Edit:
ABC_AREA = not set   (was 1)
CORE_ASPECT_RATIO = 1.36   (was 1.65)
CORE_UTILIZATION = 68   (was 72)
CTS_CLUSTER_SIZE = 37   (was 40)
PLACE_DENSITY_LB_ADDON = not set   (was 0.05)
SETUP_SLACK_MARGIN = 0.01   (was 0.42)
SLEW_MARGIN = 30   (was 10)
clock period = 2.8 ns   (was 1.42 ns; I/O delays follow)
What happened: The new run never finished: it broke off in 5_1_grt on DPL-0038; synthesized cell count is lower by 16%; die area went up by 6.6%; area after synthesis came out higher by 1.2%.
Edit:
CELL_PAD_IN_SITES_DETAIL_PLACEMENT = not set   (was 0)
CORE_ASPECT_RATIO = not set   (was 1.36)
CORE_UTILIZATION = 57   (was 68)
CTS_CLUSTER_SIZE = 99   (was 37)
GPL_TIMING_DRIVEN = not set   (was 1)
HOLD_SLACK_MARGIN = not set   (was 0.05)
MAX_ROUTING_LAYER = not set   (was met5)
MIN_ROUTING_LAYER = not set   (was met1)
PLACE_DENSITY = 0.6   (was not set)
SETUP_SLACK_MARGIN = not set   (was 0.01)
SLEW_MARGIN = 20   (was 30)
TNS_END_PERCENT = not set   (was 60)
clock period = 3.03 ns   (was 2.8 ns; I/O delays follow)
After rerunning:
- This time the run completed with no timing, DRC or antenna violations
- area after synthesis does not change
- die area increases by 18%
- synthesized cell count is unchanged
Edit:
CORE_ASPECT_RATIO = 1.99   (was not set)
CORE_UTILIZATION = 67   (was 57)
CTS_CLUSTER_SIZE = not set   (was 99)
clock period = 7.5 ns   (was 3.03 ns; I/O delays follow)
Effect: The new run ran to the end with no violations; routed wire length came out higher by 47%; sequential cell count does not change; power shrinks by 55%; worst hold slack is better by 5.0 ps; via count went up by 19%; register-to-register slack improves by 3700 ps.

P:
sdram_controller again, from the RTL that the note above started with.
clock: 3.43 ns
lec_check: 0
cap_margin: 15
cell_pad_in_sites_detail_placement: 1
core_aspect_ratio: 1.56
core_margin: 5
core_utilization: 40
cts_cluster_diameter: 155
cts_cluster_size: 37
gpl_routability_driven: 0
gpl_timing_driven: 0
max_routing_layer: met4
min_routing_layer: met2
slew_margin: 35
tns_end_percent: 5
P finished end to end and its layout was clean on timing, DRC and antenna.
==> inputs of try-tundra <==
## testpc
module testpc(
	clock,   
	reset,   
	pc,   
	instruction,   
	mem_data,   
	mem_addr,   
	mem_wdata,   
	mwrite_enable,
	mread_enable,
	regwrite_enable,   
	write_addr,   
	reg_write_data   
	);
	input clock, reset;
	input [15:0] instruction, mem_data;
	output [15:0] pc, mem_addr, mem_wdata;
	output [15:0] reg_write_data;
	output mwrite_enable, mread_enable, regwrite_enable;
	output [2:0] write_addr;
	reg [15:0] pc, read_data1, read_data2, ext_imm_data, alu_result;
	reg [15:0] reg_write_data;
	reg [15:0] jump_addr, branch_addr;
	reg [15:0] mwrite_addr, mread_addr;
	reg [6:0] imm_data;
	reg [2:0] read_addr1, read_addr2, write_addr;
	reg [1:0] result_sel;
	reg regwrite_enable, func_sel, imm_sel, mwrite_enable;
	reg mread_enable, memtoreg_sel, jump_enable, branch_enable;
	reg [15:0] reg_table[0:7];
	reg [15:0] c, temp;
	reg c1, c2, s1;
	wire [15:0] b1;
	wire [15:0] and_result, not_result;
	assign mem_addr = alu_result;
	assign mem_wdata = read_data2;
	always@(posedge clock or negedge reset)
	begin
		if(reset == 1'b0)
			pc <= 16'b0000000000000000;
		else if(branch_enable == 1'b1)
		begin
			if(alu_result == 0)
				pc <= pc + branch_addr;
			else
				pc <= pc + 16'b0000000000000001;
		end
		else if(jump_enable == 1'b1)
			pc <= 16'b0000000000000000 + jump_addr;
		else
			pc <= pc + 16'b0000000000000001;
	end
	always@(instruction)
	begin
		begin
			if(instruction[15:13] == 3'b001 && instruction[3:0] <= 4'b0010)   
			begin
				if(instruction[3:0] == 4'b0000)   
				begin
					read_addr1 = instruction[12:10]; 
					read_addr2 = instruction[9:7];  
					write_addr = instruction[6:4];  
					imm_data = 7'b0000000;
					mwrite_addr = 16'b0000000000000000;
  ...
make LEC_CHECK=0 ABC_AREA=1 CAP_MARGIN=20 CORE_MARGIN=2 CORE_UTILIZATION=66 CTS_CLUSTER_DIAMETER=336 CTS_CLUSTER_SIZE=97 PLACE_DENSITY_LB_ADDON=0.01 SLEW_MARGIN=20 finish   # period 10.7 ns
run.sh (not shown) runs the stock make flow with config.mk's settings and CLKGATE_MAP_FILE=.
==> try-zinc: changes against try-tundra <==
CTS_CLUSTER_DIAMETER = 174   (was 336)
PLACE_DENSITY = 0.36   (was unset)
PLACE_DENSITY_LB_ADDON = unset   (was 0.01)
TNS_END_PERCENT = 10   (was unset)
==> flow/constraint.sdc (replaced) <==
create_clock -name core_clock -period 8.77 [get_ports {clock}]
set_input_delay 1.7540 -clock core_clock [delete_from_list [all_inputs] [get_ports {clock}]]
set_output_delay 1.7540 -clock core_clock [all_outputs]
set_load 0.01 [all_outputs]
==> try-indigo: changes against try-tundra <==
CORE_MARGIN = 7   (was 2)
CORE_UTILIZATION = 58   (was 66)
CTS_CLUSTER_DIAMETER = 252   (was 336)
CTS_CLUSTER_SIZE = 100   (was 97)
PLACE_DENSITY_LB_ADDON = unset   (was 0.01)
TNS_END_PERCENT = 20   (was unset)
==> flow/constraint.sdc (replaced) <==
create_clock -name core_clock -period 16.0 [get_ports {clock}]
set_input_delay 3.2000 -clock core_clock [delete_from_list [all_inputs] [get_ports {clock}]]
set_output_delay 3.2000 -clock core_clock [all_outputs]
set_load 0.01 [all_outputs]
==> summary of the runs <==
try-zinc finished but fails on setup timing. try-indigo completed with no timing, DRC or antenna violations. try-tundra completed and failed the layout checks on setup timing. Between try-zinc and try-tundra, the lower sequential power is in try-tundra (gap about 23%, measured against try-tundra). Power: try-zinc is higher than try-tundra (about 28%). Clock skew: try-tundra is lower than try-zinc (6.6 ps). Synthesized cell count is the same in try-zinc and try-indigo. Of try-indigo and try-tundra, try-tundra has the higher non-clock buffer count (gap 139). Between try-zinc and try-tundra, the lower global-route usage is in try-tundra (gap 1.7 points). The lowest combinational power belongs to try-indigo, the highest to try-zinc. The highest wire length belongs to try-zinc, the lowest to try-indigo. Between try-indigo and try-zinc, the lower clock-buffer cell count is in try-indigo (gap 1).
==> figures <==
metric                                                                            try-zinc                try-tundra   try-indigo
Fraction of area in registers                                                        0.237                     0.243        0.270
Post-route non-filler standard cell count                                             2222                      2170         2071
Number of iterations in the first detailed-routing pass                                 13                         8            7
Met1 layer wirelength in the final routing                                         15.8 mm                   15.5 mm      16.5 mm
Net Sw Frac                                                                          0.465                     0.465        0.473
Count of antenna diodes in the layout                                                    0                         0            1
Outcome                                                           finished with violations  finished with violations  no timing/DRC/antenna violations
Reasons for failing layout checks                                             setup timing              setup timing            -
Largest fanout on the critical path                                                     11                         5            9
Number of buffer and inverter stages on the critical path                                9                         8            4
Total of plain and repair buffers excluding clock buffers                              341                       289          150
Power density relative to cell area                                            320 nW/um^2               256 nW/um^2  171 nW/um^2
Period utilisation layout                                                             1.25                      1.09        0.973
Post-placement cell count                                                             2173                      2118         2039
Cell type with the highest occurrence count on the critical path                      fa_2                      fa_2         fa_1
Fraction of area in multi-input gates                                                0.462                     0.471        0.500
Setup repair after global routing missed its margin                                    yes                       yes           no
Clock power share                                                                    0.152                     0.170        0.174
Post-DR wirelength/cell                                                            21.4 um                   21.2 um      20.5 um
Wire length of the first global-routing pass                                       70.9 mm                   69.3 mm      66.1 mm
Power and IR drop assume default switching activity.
* * *
● **TASK OBJECTIVE**: Nothing but the lines above from the one containing "clock period = 7.5" through the one containing "tns_end_percent: 5" should appear in the answer, each repeated exactly.

● **ANSWER BELOW**:
clock period = 7.5 ns   (was 3.03 ns; I/O delays follow)
Effect: The new run ran to the end with no violations; routed wire length came out higher by 47%; sequential cell count does not change; power shrinks by 55%; worst hold slack is better by 5.0 ps; via count went up by 19%; register-to-register slack improves by 3700 ps.

P:
sdram_controller again, from the RTL that the note above started with.
clock: 3.43 ns
lec_check: 0
cap_margin: 15
cell_pad_in_sites_detail_placement: 1
core_aspect_ratio: 1.56
core_margin: 5
core_utilization: 40
cts_cluster_diameter: 155
cts_cluster_size: 37
gpl_routability_driven: 0
gpl_timing_driven: 0
max_routing_layer: met4
min_routing_layer: met2
slew_margin: 35
tns_end_percent: 5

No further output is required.